NHS Choices

How the flu vaccine works

The flu vaccine stimulates your body's immune system to make antibodies to attack the flu virus.

Antibodies are proteins that recognise and fight off germs, such as viruses, that have invaded your blood.

If you're exposed to a flu virus after you've had the flu vaccine, if the strain is one that was in the vaccine your immune system will recognise the virus and immediately produce antibodies to fight it.

It can take 10 to 14 days for immunity to build up fully after having a flu vaccine.

You need to have a flu vaccine every year, as the antibodies that protect you from flu decline over time, and flu strains can also change from year to year.

How the annual flu vaccine changes

In around February each year, the World Health Organization (WHO) assess the strains of flu virus that are most likely to be circulating in the northern hemisphere causing health problems over the following winter.

Based on this assessment, WHO recommends which flu strains the vaccines should contain for the forthcoming winter. Vaccine manufacturers then produce flu vaccines based on WHO's recommendations. Production of the vaccine starts in March each year after WHO's announcement.
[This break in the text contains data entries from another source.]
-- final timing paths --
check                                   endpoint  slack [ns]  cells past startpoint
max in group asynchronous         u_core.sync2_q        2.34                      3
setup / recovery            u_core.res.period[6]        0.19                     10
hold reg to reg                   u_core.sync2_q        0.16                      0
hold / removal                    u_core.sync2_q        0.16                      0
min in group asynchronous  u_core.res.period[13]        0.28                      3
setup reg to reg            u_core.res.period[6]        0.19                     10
<file path="config.mk">
export PLATFORM = sky130hd
export DESIGN_NAME = vga_scanout
export DESIGN_NICKNAME = d
export VERILOG_FILES = /design/src/rtl/vga_scanout.sv
export SDC_FILE = /design/constraint.sdc
export NUM_CORES = 1
export LEC_CHECK = 0
export BUFFER_PORTS_ARGS = -buffer_cell sky130_fd_sc_hd__buf_2
export CAP_MARGIN = 30
export CORE_AREA = 2 2 70 79
export DETAILED_ROUTE_END_ITERATION = 6
export DIE_AREA = 0 0 72 81
export PLACE_DENSITY = 0.89
export SETUP_SLACK_MARGIN = 0.02
export SLEW_MARGIN = 0
export SYNTH_ARGS = -nofsm -noshare
export SYNTH_HDL_FRONTEND = slang
export SYNTH_SLANG_ARGS = --single-unit
export TNS_END_PERCENT = 10
</file>
<file path="constraint.sdc">
create_clock -name clk -period 6.55 [get_ports clk]
set_clock_uncertainty 0.15 [all_clocks]
set_input_delay 0.655 -clock clk [delete_from_list [all_inputs] [get_ports clk]]
set_output_delay 0.655 -clock clk [all_outputs]
set_load 0.005 [all_outputs]
</file>
<file path="src/rtl/vga_scanout.sv">
// 640x480@60 VGA scan-out: timing counters, frame-RAM fetch and a delay-matched 3-3-2 colour path.
// Defining VGA_SCANOUT_TESTPAT_EN adds input itestpat, which swaps the colour ID for 64-pixel vertical bars.
module vga_scanout #(
  parameter int VGA_ADDR_WIDTH = 19,
  parameter int COLOR_ID_WIDTH = 8,
  parameter int RAM_LATENCY    = 2,
  parameter int V_ACTIVE       = 480,
  parameter int V_FRONT        = 10,
  parameter int V_SYNC         = 2,
  parameter int V_BACK         = 33
) (
  input  logic                      clk,
  input  logic                      rst,
  output logic [VGA_ADDR_WIDTH-1:0] oaddr,
  output logic                      orden,
  input  logic [COLOR_ID_WIDTH-1:0] idata,
`ifdef VGA_SCANOUT_TESTPAT_EN
  input  logic                      itestpat,
`endif
  output logic [7:0]                vga_r,
  output logic [7:0]                vga_g,
  output logic [7:0]                vga_b,
  output logic                      vga_hs,
  output logic                      vga_vs,
  output logic                      vga_blank_n,
  output logic                      vga_sync_n,
  output logic                      ovblank
);

  // Pipeline depth from counters to pins: address register, RAM latency, colour register.
  localparam int D = RAM_LATENCY + 2;

  localparam logic [9:0] H_ACTIVE     = 10'd640;
  localparam logic [9:0] H_SYNC_START = 10'd656;
  localparam logic [9:0] H_SYNC_END   = 10'd751;
  localparam logic [9:0] H_LAST       = 10'd799;
  localparam logic [9:0] V_ACT        = 10'(V_ACTIVE);
  localparam logic [9:0] V_SYNC_START = 10'(V_ACTIVE + V_FRONT);
  localparam logic [9:0] V_SYNC_END   = 10'(V_ACTIVE + V_FRONT + V_SYNC - 1);
  localparam logic [9:0] V_LAST       = 10'(V_ACTIVE + V_FRONT + V_SYNC + V_BACK - 1);

  logic [9:0]                hcnt;
  logic [9:0]                vcnt;
  logic                      visible;
  logic                      hs_raw;
  logic                      vs_raw;
  logic [VGA_ADDR_WIDTH-1:0] lin_addr;
  logic [D-1:0]              vis_pipe;
  logic [D-1:0]              hs_pipe;
  logic [D-1:0]              vs_pipe;
  logic [7:0]                color_id;

  always_ff @(posedge clk or posedge rst) begin
    if (rst) begin
      hcnt <= '0;
      vcnt <= '0;
    end else if (hcnt == H_LAST) begin
      hcnt <= '0;
      vcnt <= (vcnt == V_LAST) ? 10'd0 : vcnt + 10'd1;
    end else begin
      hcnt <= hcnt + 10'd1;
    end
  end

  always_comb begin
    visible = (hcnt < H_ACTIVE) && (vcnt < V_ACT);
    hs_raw  = (hcnt >= H_SYNC_START) && (hcnt <= H_SYNC_END);
    vs_raw  = (vcnt >= V_SYNC_START) && (vcnt <= V_SYNC_END);
  end

  // vcnt*640 + hcnt built from shifts so no multiplier is inferred.
  assign lin_addr = (VGA_ADDR_WIDTH'(vcnt) << 9) + (VGA_ADDR_WIDTH'(vcnt) << 7)
                  + VGA_ADDR_WIDTH'(hcnt);

  // No handshake: the RAM port is read every visible clock and answers a fixed RAM_LATENCY later.
  always_ff @(posedge clk or posedge rst) begin
    if (rst) begin
      orden   <= 1'b0;
      oaddr   <= '0;
      ovblank <= 1'b0;
    end else begin
      orden   <= visible;
      oaddr   <= visible ? lin_addr : '0;
      ovblank <= (vcnt >= V_ACT);
    end
  end

  always_ff @(posedge clk or posedge rst) begin
    if (rst) begin
      vis_pipe <= '0;
      hs_pipe  <= '0;
      vs_pipe  <= '0;
    end else begin
      vis_pipe <= {vis_pipe[D-2:0], visible};
      hs_pipe  <= {hs_pipe[D-2:0], hs_raw};
      vs_pipe  <= {vs_pipe[D-2:0], vs_raw};
    end
  end

`ifdef VGA_SCANOUT_TESTPAT_EN
  // Bar index travels with the pixel so it meets idata at the colour register.
  logic [3:0] bar_pipe [D-1];

  always_ff @(posedge clk or posedge rst) begin
    if (rst) begin
      for (int i = 0; i < D - 1; i++) bar_pipe[i] <= '0;
    end else begin
      bar_pipe[0] <= hcnt[9:6];
      for (int i = 1; i < D - 1; i++) bar_pipe[i] <= bar_pipe[i-1];
    end
  end

  always_comb begin
    color_id = 8'(idata);
    if (itestpat) color_id = {bar_pipe[D-2], bar_pipe[D-2]};
  end
`else
  always_comb begin
    color_id = 8'(idata);
  end
`endif

  // vis_pipe[D-2] is the flag of the pixel whose RAM data is on idata right now.
  always_ff @(posedge clk or posedge rst) begin
    if (rst) begin
      vga_r <= '0;
      vga_g <= '0;
      vga_b <= '0;
    end else if (vis_pipe[D-2]) begin
      vga_r <= {color_id[7:5], color_id[7:5], color_id[7:6]};
      vga_g <= {color_id[4:2], color_id[4:2], color_id[4:3]};
      vga_b <= {4{color_id[1:0]}};
    end else begin
      vga_r <= '0;
      vga_g <= '0;
      vga_b <= '0;
    end
  end

  assign vga_blank_n = vis_pipe[D-1];
  assign vga_hs      = ~hs_pipe[D-1];
  assign vga_vs      = ~vs_pipe[D-1];
  assign vga_sync_n  = 1'b0;

endmodule

</file>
These flu vaccines are used in all the countries in the northern hemisphere, not just the UK.  The vaccine is usually available in the UK from late September.

Types of flu virus

There are three types of flu viruses. They are:

  • type A flu virus – this is usually the more serious type. The virus is most likely to mutate into a new version that people are not resistant to. The H1N1 (swine flu) strain is a type A virus, and flu pandemics in the past were type A viruses.
  • type B flu virus – this generally causes a less severe illness and is responsible for smaller outbreaks. It mainly affects young children.
  • type C flu virus – this usually causes a mild illness similar to the common cold.

Deactivated viruses

In the 2017/18 season most of the injectable flu vaccines contain three different types of flu virus (usually two A types and one B type) and there are also two injectable flu vaccines that contain four different types of flu virus available and these contain an extra B type virus.

The virus strains for flu vaccines are grown in hens' eggs. The viruses are then killed (deactivated) and purified before being made into the vaccine.

Because the injected flu vaccine is a killed vaccine, it cannot cause flu.

Flu vaccine ingredients

As there are lots of different flu vaccines produced each year, for more detailed information on ingredients ask your doctor or nurse for the patient information leaflet for the specific vaccine being offered.